Yury Trutnev, presidential plenipotentiary for the Far Eastern Federal District, says that there are “more than 550” dying ships in his area alone. No one has offered a definitive figure for the Russian Federation as a whole, but people with whom Makarova has spoken say that the number may be as high as 1500.
These vessels often are simply abandoned rather than being cleaned or processed for scrap. They have been the cause of serious shipping accidents because the authorities don’t keep track of them and so pilots of other ships sometimes collide with dead ships lying just under the waterline.
During his visit to the Far East, Mishustin called for addressing the problem of abandoned ships and said they must be removed and concentrated in places where they won’t be a problem. (Vladimir Putin made a similar observation in 2014.) Those calls attracted attention, but they were not followed by any money and so nothing has happened.
That sad reality has just been confirmed by an RBC investigative report (rbc.ru/business/05/11/2020/5fa134e59a7947f1ddcef3f3). Moscow demands that shipowners dispose of their ships in a safe and orderly way, but the realities of the marketplace are that it is cheaper and easier to abandon ships and pay the rare fines that might be imposed.
Some have suggested transforming at least a few of the ship graveyards into museums or parks and then use the money from tickets to ensure that as the ships decay they do not harm the environment as much as they are doing now. But that seems more a cry of despair about yet another problem the current regime isn’t addressing than a real call for action.
Abandoned ships are seldom the kind of problem that anyone addresses, and Makarova is to be praised for calling attention to it.
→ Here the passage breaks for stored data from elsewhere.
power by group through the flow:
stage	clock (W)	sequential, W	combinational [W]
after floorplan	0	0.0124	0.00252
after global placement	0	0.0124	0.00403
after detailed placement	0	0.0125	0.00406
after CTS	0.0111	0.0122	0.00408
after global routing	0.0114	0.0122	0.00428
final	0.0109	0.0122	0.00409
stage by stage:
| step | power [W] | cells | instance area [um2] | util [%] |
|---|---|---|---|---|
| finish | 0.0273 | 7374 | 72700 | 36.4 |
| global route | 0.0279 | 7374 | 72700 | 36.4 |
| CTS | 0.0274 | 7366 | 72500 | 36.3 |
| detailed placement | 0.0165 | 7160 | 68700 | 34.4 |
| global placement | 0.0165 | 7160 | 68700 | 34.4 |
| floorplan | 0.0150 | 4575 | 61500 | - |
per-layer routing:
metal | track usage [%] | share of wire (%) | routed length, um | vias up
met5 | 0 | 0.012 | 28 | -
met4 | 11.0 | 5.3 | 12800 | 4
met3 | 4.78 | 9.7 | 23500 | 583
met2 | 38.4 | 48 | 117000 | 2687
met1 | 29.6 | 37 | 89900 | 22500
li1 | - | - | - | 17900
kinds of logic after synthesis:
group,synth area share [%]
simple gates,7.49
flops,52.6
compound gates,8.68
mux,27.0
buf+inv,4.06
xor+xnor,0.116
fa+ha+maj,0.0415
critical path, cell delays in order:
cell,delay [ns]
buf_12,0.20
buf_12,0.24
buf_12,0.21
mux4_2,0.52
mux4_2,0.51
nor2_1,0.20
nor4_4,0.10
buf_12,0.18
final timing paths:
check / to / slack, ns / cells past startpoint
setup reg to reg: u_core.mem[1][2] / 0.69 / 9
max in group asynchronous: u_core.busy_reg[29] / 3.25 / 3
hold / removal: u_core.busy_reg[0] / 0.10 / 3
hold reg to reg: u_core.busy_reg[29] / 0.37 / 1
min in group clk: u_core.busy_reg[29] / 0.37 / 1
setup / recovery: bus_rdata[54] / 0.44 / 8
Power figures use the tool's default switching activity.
Only when the ships involved were nuclear powered, as was the case of Soviet abandonment of such vessels in the Arctic in the last decades of the USSR, has the problem attracted much attention.
At that time, Captain Aleksandr Nikitin called attention to the horrific possibilities such abandonments entail in a report for the Bellona organization and sparked international outrage although much less action than many hoped for or even demanded (windowoneurasia2.blogspot.com/2020/08/moscow-finally-addressing-its-nuclear.html).